M.
l'Abbé BOUDET
Deux mois à peine se sont écoulés entre
la mort de M. l'Abbé Rescanières et celle de
l'Abbé BOUDET. La paroisse de Rennes-les-Bains est
deux fois en deuil. C'est le mardi saint à 7 heures
du soir que mourrait à Axat, après d'atroces souffrances,
ce grand patient depuis si longtemps crucifié par la
maladie, et c'est le jeudi saint, à 9 heures du matin,
qu'une suite nombreuse de parents et d'amis accompagnait
à sa dernière demeure ce modèle de sacerdoce.
Plusieurs fidèles de Rennes-les-Bains
représentaient la paroisse reconnaissante et dévouée.
Né à Quillan, tour à tour vicaire à
Caunes, curé de Festes et Saint André, c'est à Rennes-les-Bains
surtout que M. l'Abbé
BOUDET exerça son ministère. Il y demeura 42 ans
et grace à sa vaste érudition et à son éminente piété,
il accrut la renommée de cette station balnéaire, déjà
si bienfaisante, et il en fit une vraie clinique spirituelle.

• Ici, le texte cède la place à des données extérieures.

$ cat config.mk
export PLATFORM = sky130hd
export DESIGN_NAME = mem_dma_flat
export DESIGN_NICKNAME = d
export VERILOG_FILES = /design/src/rtl/mem_dma_if.sv /design/src/rtl/mem_dma.sv /design/src/flat_wrapper.sv
export SDC_FILE = /design/constraint.sdc
export NUM_CORES = 1
export LEC_CHECK = 0
export ABC_AREA = 1
export CAP_MARGIN = 20
export CELL_PAD_IN_SITES_DETAIL_PLACEMENT = 2
export CELL_PAD_IN_SITES_GLOBAL_PLACEMENT = 2
export CORE_MARGIN = 2
export CORE_UTILIZATION = 31
export CTS_BUF_LIST = sky130_fd_sc_hd__clkbuf_2
export DETAILED_ROUTE_END_ITERATION = 8
export MAX_ROUTING_LAYER = met4
export PLACE_DENSITY = 0.9
export SLEW_MARGIN = 20
export SYNTH_ARGS = -nofsm -noshare
export SYNTH_HDL_FRONTEND = slang
export SYNTH_SLANG_ARGS = --single-unit
$ cat constraint.sdc
create_clock -name clk -period 7.7 [get_ports clk]
set_input_delay 1.54 -clock clk [delete_from_list [all_inputs] [get_ports clk]]
set_output_delay 1.54 -clock clk [all_outputs]
set_load 0.1 [all_outputs]
[src/rtl/day01_pkg.sv]
// Shared types and constants for the day 1 input parsers.
// Holds the parser state encoding, the ASCII characters it recognises and the default delta width.
package day01_pkg;

    localparam int DEFAULT_W = 64;

    localparam logic [7:0] CH_PLUS  = 8'h2B;
    localparam logic [7:0] CH_MINUS = 8'h2D;
    localparam logic [7:0] CH_NL    = 8'h0A;
    localparam logic [7:0] CH_CR    = 8'h0D;
    localparam logic [7:0] CH_0     = 8'h30;
    localparam logic [7:0] CH_9     = 8'h39;

    typedef enum logic [2:0] {
        S_SIGN,
        S_FIRST,
        S_DIGITS,
        S_END,
        S_ERR
    } state_t;

endpackage

[src/rtl/day01_dec_acc.sv]
// Combinational decimal accumulate step: next = mag*10 + digit.
// ovf flags any result above the largest positive signed W-bit value.
module day01_dec_acc
    import day01_pkg::*;
#(
    parameter int W = DEFAULT_W
) (
    input  logic [W-1:0] mag,
    input  logic [3:0]   digit,
    output logic [W-1:0] next_mag,
    output logic         ovf
);

    logic [W+3:0] wide;

    // Four extra bits hold mag*10+9 for any W-bit mag, so nothing is lost before the range check.
    always_comb begin
        wide = ({4'b0000, mag} * (W+4)'(10)) + {{W{1'b0}}, digit};
    end

    assign next_mag = wide[W-1:0];
    assign ovf      = |wide[W+3:W-1];

endmodule
===== config.mk =====
export PLATFORM = sky130hd
export DESIGN_NAME = ro_puf_eval_flat
export DESIGN_NICKNAME = d
export VERILOG_FILES = /design/src/rtl/ro_puf_pkg.sv /design/src/rtl/ro_puf_eval_if.sv /design/src/rtl/ro_edge_counter.sv /design/src/rtl/ro_puf_eval.sv /design/src/flat_wrapper.sv
export SDC_FILE = /design/constraint.sdc
export NUM_CORES = 1
export LEC_CHECK = 0
export ABC_AREA = 1
export BUFFER_PORTS_ARGS = -buffer_cell sky130_fd_sc_hd__buf_2
export CORE_ASPECT_RATIO = 0.5
export CORE_MARGIN = 3
export CORE_UTILIZATION = 50
export CTS_CLUSTER_DIAMETER = 30
export DETAILED_ROUTE_END_ITERATION = 6
export HOLD_SLACK_MARGIN = 0.12
export PLACE_DENSITY = 0.85
export SLEW_MARGIN = 20
export SYNTH_ARGS = -nofsm -noshare
export SYNTH_HDL_FRONTEND = slang
export SYNTH_SLANG_ARGS = --single-unit
export TNS_END_PERCENT = 20

===== constraint.sdc =====
create_clock -name clk_ref -period 5.9 [get_ports clk_ref]
set_clock_uncertainty 0.2 [all_clocks]
set_input_delay 0.885 -clock clk_ref [delete_from_list [all_inputs] [get_ports clk_ref]]
set_output_delay 0.885 -clock clk_ref [all_outputs]
set_load 0.03 [all_outputs]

Avec une rare discrétion et sans rien
perdre de sa dignité de prêtre, il sut montrer qu'une
bonne hygiène morale etait indispensable pour préserver
et conserver la santé; il sut montrer la bonté divine,
mettant le plus souvent le remède à coté du mal et inspirant
aux malades la douceur et la résignation si favorables
aux bons résultats de la cure. Par son affabilité, il
sut combattre la tristesse et l'abattement parfois cause
des insuccès de la science; par son humilité, il atteignit
le mal du siècle: "c'est une lutte d'importance",
disait-il; Par son austérité et ses mortifications,
il réagit contre le vice abject et ses suites déplorables
pour l'organisme humain et les intérêts vitaux de la
famille; par sa gravité et sa modération, par sa haute
culture, il fît aimer la vérité qui libère l'homme des
entraves de ses passions; enfin par sa piété, il inspira
la confiance en Jésus, l'Homme Dieu, le celeste guérisseur
et le rémunérateur des patients efforts de cette science
sacrée qui se rapproche tant de l'oeuvre créatrice en
sauvegardant et prolongeant la vie.
Tous ceux qui ont connu M.
l'Abbé BOUDET et qui l'ont vu à l'oeuvre pendant
son long séjour à Rennes-les-Bains rendront témoignage
à la véracité de ce portrait, hélas! trop rapidement
et trop faiblement ébauché.
A quelle source vive puisait ce saint
prêtre pour alimenter sa vertu? Il ne sera pas indiscret
maintenant de dire qu'il avait toujours refusé de quitter
sa chère paroisse. Comme on lui faisait un jour ressortir
les avantages offerts et qu'il aurait eu quelques raisons
d'accepter, après tant de sacrifices consentis, il répondit;
"J'aime la pauvreté, elle et moi avons toujours
fait bon ménage". Cet émule du bienheureux curé
d'Ars ne pouvait faire que du bien.
Les prêtres nombreux venus chaque année
et les fidèles baigneurs habitués de Rennes auront une
intention dans leurs prières pour celui qui a toujours
souffert de ne pouvoir leur être plus utile et qui s'est
tant dédommagé en offrant ses souffrances et ses douleurs
en réparation.
"La responsabilité d'un curé est
chose écrasante, ici plus que partout ailleurs!"
disait il souvent, et si on ne l'eut rassuré, malgré
son vif désir de mourir à Rennes, il se serait retiré
bien plus tôt dans la maison de son frère ou l'appelaient
tant de souvenirs, son amour du silence et de l'obscurité
et le soin si nécessaire d'une soeur dévouée qui devaient
lui permettre dans sa retraite d'Axat de dire la messe
encore 11 mois après son départ de Rennes-les-Bains.
Cher M. BOUDET,
votre paroisse aurait été bienheureuse de posséder vos
précieux restes, votre tombe aurait été un lieu de pieux
pélerinage pour tous les chrétiens reconnaissants de
Rennes et de la contrée.
Si cette satisfaction nous est refusée,
vos fidèles et vos amis n'en auront pas moins le culte
du souvenir et vous resterez toujours pour tous le curé
de Rennes-les-Bains et le père le plus honoré et le
plus aimé de la paroisse.
Les tombes de votre mère et de votre
soeur nous demeurent et, comme par le passé, nous les
visiteront souvent et en priant pour elles, nous prierons
pour vous.
Nous offrons nos vives condoléances
à Mme BOUDET et à tous les parents du cher défunt.